The Mallard is considered an invasive species in New Zealand. There, and elsewhere, Mallards are spreading with increasing urbanization and hybridizing with local relatives (Rhymer & Simberloff 1996). Over time, a continuum of hybrids ranging between almost typical examples of either species will develop; the speciation process beginning to reverse itself (Rhymer 2006). This has created conservation concerns for relatives of the Mallard, such as the Hawaiian Duck (Griffin et al. 1989, Rhymer & Simberloff 1996), the New Zealand Grey Duck (Gillespie 1985, Rhymer et al. 1994, Rhymer & Simberloff 1996, Williams & Basse 2006), the American Black Duck (Johnsgard 1967, Avise et al. 1990, Rhymer & Simberloff 1996, Mank et al. 2004), the Florida Duck (Mazourek & Gray 1994, Rhymer & Simberloff 1996, McCracken et al. 2001), Meller's Duck (Young & Rhymer 1998), the Yellow-billed Duck (Rhymer 2006), and the Mexican Duck (Rhymer & Simberloff 1996, McCracken et al. 2001), in the latter case even leading to a dispute whether these birds should be considered a species (and thus entitled to more conservation research and funding) or included in the mallard (AOU 1983).

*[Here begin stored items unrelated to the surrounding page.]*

## src/rtl/mem_bus_arbiter.sv

```systemverilog
// rtl/mem_bus_arbiter.sv - two-master round-robin memory bus arbiter with wait timeout
module mem_bus_arbiter #(
  parameter int unsigned TIMEOUT = 256
) (
  input  logic        clk,
  input  logic        rst,
  input  logic        m0_req,
  input  logic        m0_we,
  input  logic [31:0] m0_addr,
  input  logic [31:0] m0_wdata,
  output logic [31:0] m0_rdata,
  output logic        m0_ack,
  input  logic        m1_req,
  input  logic        m1_we,
  input  logic [31:0] m1_addr,
  input  logic [31:0] m1_wdata,
  output logic [31:0] m1_rdata,
  output logic        m1_ack,
  output logic        err,
  output logic        grant,
  output logic        arb_busy,
  output logic [31:0] mem_addr,
  output logic [31:0] mem_wdata,
  output logic        mem_we,
  output logic        mem_re,
  input  logic [31:0] mem_rdata,
  input  logic        mem_busy
);

  typedef enum logic [1:0] {IDLE, ISSUE, WAIT, DONE} state_t;

  localparam logic [15:0] CNT_LAST = 16'(TIMEOUT - 1);

  state_t      state_q, state_d;
  logic        we_q, we_d;
  logic        grant_q, grant_d;
  logic        last_q, last_d;
  logic [31:0] addr_q, addr_d;
  logic [31:0] wdata_q, wdata_d;
  logic        re_q, re_d;
  logic        mwe_q, mwe_d;
  logic [31:0] rdata0_q, rdata0_d;
  logic [31:0] rdata1_q, rdata1_d;
  logic        ack0_q, ack0_d;
  logic        ack1_q, ack1_d;
  logic        err_q, err_d;
  logic [15:0] cnt_q, cnt_d;
  logic        win;
  logic        finish;

  // m1 wins only if it asks alone, or on a tie when m0 was served last.
  assign win = m1_req & (~m0_req | ~last_q);

  always_comb begin
    state_d  = state_q;
    we_d     = we_q;
    grant_d  = grant_q;
    last_d   = last_q;
    addr_d   = addr_q;
    wdata_d  = wdata_q;
    rdata0_d = rdata0_q;
    rdata1_d = rdata1_q;
    cnt_d    = cnt_q;
    re_d     = 1'b0;
    mwe_d    = 1'b0;
    ack0_d   = 1'b0;
    ack1_d   = 1'b0;
    err_d    = 1'b0;
    finish   = 1'b0;
    case (state_q)
      IDLE: begin
        if (m0_req || m1_req) begin
          grant_d = win;
          we_d    = win ? m1_we    : m0_we;
          addr_d  = win ? m1_addr  : m0_addr;
          wdata_d = win ? m1_wdata : m0_wdata;
          re_d    = ~(win ? m1_we : m0_we);
          mwe_d   = win ? m1_we : m0_we;
          state_d = ISSUE;
        end
      end
      ISSUE: begin
        cnt_d   = 16'd0;
        state_d = WAIT;
      end
      WAIT: begin
        if (!mem_busy) begin
          if (!we_q) begin
            if (grant_q) rdata1_d = mem_rdata;
            else         rdata0_d = mem_rdata;
          end
          finish = 1'b1;
        end else if (cnt_q == CNT_LAST) begin
          if (grant_q) rdata1_d = 32'h0;
          else         rdata0_d = 32'h0;
          err_d  = 1'b1;
          finish = 1'b1;
        end else begin
          cnt_d = cnt_q + 16'd1;
        end
        if (finish) begin
          ack0_d  = ~grant_q;
          ack1_d  = grant_q;
          state_d = DONE;
        end
      end
      DONE: begin
        last_d  = grant_q;
        state_d = IDLE;
      end
      default: state_d = IDLE;
    endcase
  end

  always_ff @(posedge clk or posedge rst) begin
    if (rst) begin
      state_q  <= IDLE;
      we_q     <= 1'b0;
      grant_q  <= 1'b0;
      last_q   <= 1'b1;
      addr_q   <= 32'h0;
      wdata_q  <= 32'h0;
      re_q     <= 1'b0;
      mwe_q    <= 1'b0;
      rdata0_q <= 32'h0;
      rdata1_q <= 32'h0;
      ack0_q   <= 1'b0;
      ack1_q   <= 1'b0;
      err_q    <= 1'b0;
      cnt_q    <= 16'd0;
    end else begin
      state_q  <= state_d;
      we_q     <= we_d;
      grant_q  <= grant_d;
      last_q   <= last_d;
      addr_q   <= addr_d;
      wdata_q  <= wdata_d;
      re_q     <= re_d;
      mwe_q    <= mwe_d;
      rdata0_q <= rdata0_d;
      rdata1_q <= rdata1_d;
      ack0_q   <= ack0_d;
      ack1_q   <= ack1_d;
      err_q    <= err_d;
      cnt_q    <= cnt_d;
    end
  end

  assign m0_rdata  = rdata0_q;
  assign m1_rdata  = rdata1_q;
  assign m0_ack    = ack0_q;
  assign m1_ack    = ack1_q;
  assign err       = err_q;
  assign grant     = grant_q;
  assign arb_busy  = (state_q != IDLE);
  assign mem_addr  = addr_q;
  assign mem_wdata = wdata_q;
  assign mem_we    = mwe_q;
  assign mem_re    = re_q;

endmodule

```

## config.mk

```make
export PLATFORM = sky130hd
export DESIGN_NAME = mem_bus_arbiter
export DESIGN_NICKNAME = d
export VERILOG_FILES = /design/src/rtl/mem_bus_arbiter.sv
export SDC_FILE = /design/constraint.sdc
export NUM_CORES = 1
export LEC_CHECK = 0
export BUFFER_PORTS_ARGS = -buffer_cell sky130_fd_sc_hd__buf_4
export CORE_MARGIN = 10
export CORE_UTILIZATION = 43
export DETAILED_ROUTE_END_ITERATION = 7
export PLACE_DENSITY_LB_ADDON = 0.3
export SYNTH_ARGS = -nofsm -noshare
export SYNTH_HDL_FRONTEND = slang
export SYNTH_SLANG_ARGS = --single-unit
```

## constraint.sdc

```tcl
create_clock -name clk -period 4.6 [get_ports clk]
set_input_delay 0.46 -clock clk [delete_from_list [all_inputs] [get_ports clk]]
set_output_delay 0.46 -clock clk [all_outputs]
set_load 0.01 [all_outputs]
```

==> impl_metrics.json <==
{
  "hold_path_depth": 2,
  "grt_pass1_wl_um": 32200,
  "drt-vias-per-instance": 5.33,
  "timing.final.crit_share_pct": 65.0,
  "combPwrFrac_pct": 40.2,
  "synth_edf_count": 0,
  "synth_top_area_share_pct": 57.4,
  "swShare_pct": 36.7,
  "fin_skew_ns": 0.0125,
  "ctsResizeCount": 0,
  "p_clk_share_pct": 22.3,
  "fin_cells": 1057,
  "ys_ff_latch": 154,
  "grt_max_degree": 119,
  "fp.dieH_um": 145,
  "synth.avg_cell_area_um2": 11.7,
  "yosysSeqAreaShare_pct": 57.8,
  "drt.antenna.violating_nets": 0,
  "timing_hold_violations_final": 0,
  "clock.fmax_mhz": 334,
  "htreeDepth": 4,
  "p_seq_share_pct": 37.5,
  "power_density_nw_per_um2": 654,
  "syn_inst": 572,
  "hold_class": "in2reg",
  "p_switching_uw": 2310,
  "cts_tree": "yes",
  "synth_top_area_cell": "dfrtp_1",
  "hp-start": "mem_rdata[14]",
  "area_growth_pct": 44.5,
  "end_kind": "flop",
  "worst_slew_pin_slew_ns": 1.14,
  "chipWidth_um": 145,
  "crit_family": "simple AND/OR/NAND/NOR gates",
  "drc_errors": 0,
  "r2r_start": "cnt_q[8]$_DFFE_PP0P_",
  "vdd_ir_drop_max_mv": 0.263,
  "grt_pass1_vias": 5958,
  "arrival_ns": 3.29,
  "rr_endpoint": "m0_rdata[12]$_DFFE_PP0P_",
  "final_nets": 1028,
  "crit_buf_inv": 0,
  "cts_sinks": 154,
  "dpl.hpwl_um": 16600,
  "hold_end": "m0_rdata[14]$_DFFE_PP0P_",
  "clk_latency_ns": 0.42,
  "drt-wirelength-per-cell_um": 20.2,
  "diodes": 0,
  "synthesis.area_um2": 6670,
  "grt.total_usage_pct": 19.7,
  "synth_warnings": 0,
  "numCtsBuffers": 17,
  "r2r_slack_ns": 1.61,
  "synthTopCellsByArea": "dfrtp_1, mux2i_1, a22o_1",
  "cts.path.max_buffers": 2,
  "path_class": "reg2reg",
  "dr.pass1.iters": 4,
  "wl_um": 21400,
  "initial_core_util_pct": 43.9,
  "antenna_found_initial": 0,
  "drive_gt1_share_pct": 40.4,
  "cpMaxStageDelayCell": "o41ai_4",
  "worstPathRequired_ns": 4.90,
  "place_congestion": 0.841,
  "die_area_um2": 20900,
  "report.final.slew_viol_count": 0,
  "rsz0062_at_grt": "no",
  "cts_setup_buffers": 0,
  "status": "finished, final reports clean",
  "core-area_um2": 15200,
  "period_minus_slack_ns": 2.99,
  "clk_pin_slew_ns": 0.07,
  "ys_types": 51,
  "placementRows": 45,
  "slew_headroom_pct": 23.7,
  "async_flop_share_pct": 100,
  "setup_viol": 0,
  "maxCapViolCount": 0,
  "clockRootBuffer": "clkbuf_16",
  "crit_chain": "or4_4 -> o41ai_4 -> nand4b_4 -> a22o_1",
  "setup_tns_ns": 0,
  "grt.overflow.total": 0,
  "crit_fanout": 32,
  "dp.cells": 1025,
  "p_leak_uw": 0.00499,
  "pin_count": 302,
  "hold_buffers": 0,
  "syn-num-nets": 744,
  "dr_total_vias": 5631,
  "max_stage_delay_ns": 0.82,
  "ys.flop_type": "dfrtp_1",
  "fill_cells": 1193,
  "critPathLaunchType": "flop",
  "p_int_uw": 3990,
  "io_buffers": 301,
  "drt_iter0_drc": 372,
  "rr_worst_depth": 4
}
-- layout make-up --
| cell class | count | area (µm²) | share of cell area (%) |
|---|---|---|---|
| clock buffers | 17 | 425 | 4.42 |
| flip-flops and latches | 154 | 3850 | 40.0 |
| clock inverters | 15 | 173 | 1.79 |
| inverters | 8 | 33.8 | 0.351 |
| multi-input cells | 368 | 2590 | 26.9 |
| repair buffers | 307 | 2320 | 24.1 |
| well taps | 188 | 235 | 2.44 |
-- metrics by stage --
stage          util, %  total power (µW)  hold slack (ns)  cell area [µm²]  worst slack [ns]
2_1_floorplan        -              3550            0.451             6670              2.20
3_3_place_gp      59.4              4860            0.464             9040              1.73
3_5_place_dp      59.4              4960            0.472             9040              1.65
4_1_cts           63.4              6380            0.248             9630              1.61
5_1_grt           63.4              6690            0.258             9630              1.44
6_report          63.4              6300            0.266             9630              1.61
-- sequential cells by signal, summed over array words and instances, names as in the netlist, 2 cells and up --
name / cells
cnt_q: 16
m0_rdata: 32
m1_rdata: 32
mem_addr: 32
mem_wdata: 32
state_q: 2
-- cell usage after synthesis (5+ instances only) --
| master | instances |
|---|---|
| a31oi_1 | 7 |
| nand3_1 | 10 |
| buf_6 | 7 |
| inv_1 | 8 |
| buf_2 | 5 |
| and3_1 | 8 |
| clkbuf_1 | 26 |
| nor2_1 | 6 |
| ha_1 | 5 |
| o21ai_0 | 65 |
| nand4_1 | 5 |
| nand2_1 | 80 |
| dfrtp_1 | 153 |
| mux2i_1 | 69 |
| a22o_1 | 63 |
-- cells in the final DEF (no fill, tap or decap), types with 2 or more instances in the layout --
cell type,synthesis,layout
clkinv_8,0,2
inv_8,0,4
buf_4,0,306
o21ai_0,65,65
a31oi_1,7,7
o211ai_1,2,2
clkinvlp_4,0,2
o31a_1,2,2
or4_1,2,2
a41oi_1,2,2
a22o_1,63,63
nor3_1,4,4
mux2i_1,69,69
o21ai_1,4,3
nand2_1,80,80
ha_1,5,5
dfrtp_1,153,153
clkbuf_16,0,17
nor2_1,6,6
and4_1,3,3
inv_1,8,7
and2_1,3,3
o22a_1,2,2
nand4_1,5,5
and3_1,8,8
inv_6,0,5
nand3_1,10,10
-- layer usage --
metal	vias to the layer above	routed length (µm)	global-route usage [%]
met5	-	0	0
met4	0	452	6.65
met3	25	2060	7.67
met2	240	10500	32.4
met1	2714	8390	23.1
li1	2652	-	-
-- worst register-to-register path, stage by stage (launching register included) --
cell and delay, ns:
dfrtp_1 0.46, or4_4 0.57, o41ai_4 0.82, nand4b_4 0.63, a22o_1 0.39
-- how the worst max path moves through the flow --
| stage | from | slack (ns) | cells past startpoint | end |
|---|---|---|---|---|
| floorplan | rst | 2.20 | 1 | cnt_q[0]$_DFFE_PP0P_ |
| global route | cnt_q[8]$_DFFE_PP0P_ | 1.44 | 4 | m0_rdata[12]$_DFFE_PP0P_ |
| finish | cnt_q[8]$_DFFE_PP0P_ | 1.61 | 4 | m0_rdata[12]$_DFFE_PP0P_ |
| detailed placement | cnt_q[8]$_DFFE_PP0P_ | 1.65 | 4 | m0_rdata[22]$_DFFE_PP0P_ |
| global placement | cnt_q[8]$_DFFE_PP0P_ | 1.73 | 4 | m0_rdata[18]$_DFFE_PP0P_ |
| CTS | cnt_q[8]$_DFFE_PP0P_ | 1.61 | 4 | m0_rdata[12]$_DFFE_PP0P_ |
-- power groups by stage --
stage | registers [µW] | clock network [µW] | logic [µW]
6_report | 2360 | 1400 | 2530
3_3_place_gp | 2350 | 0 | 2510
3_5_place_dp | 2370 | 0 | 2590
5_1_grt | 2430 | 1500 | 2750
4_1_cts | 2360 | 1430 | 2590
2_1_floorplan | 2540 | 0 | 1010
-- cells by family after synthesis --
kind of cell / share of synthesized area [%]
compound gates: 17.1
flops: 57.8
simple gates: 9.59
mux: 10.7
buf+inv: 3.70
fa+ha+maj: 0.938
xor+xnor: 0.131
(Power assumes the default switching activity.)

On the other hand, the Chinese Spotbill is currently introgressing into the mallard populations of the Primorsky Krai, possibly due to habitat changes from global warming (Kulikova et al. 2004). The Mariana Mallard was a population - in most respects a good species - apparently initially derived from Mallard × Pacific Black Duck hybrids (Yamashina 1948); unfortunately, it became extinct in the 1980s. In addition, feral domestic ducks interbreeding with Mallards have led to a size increase - especially in drakes - in most Mallards in urban areas. Rape flights between normal-sized females and such stronger males frequently end in the female being drowned by the males' combined weight.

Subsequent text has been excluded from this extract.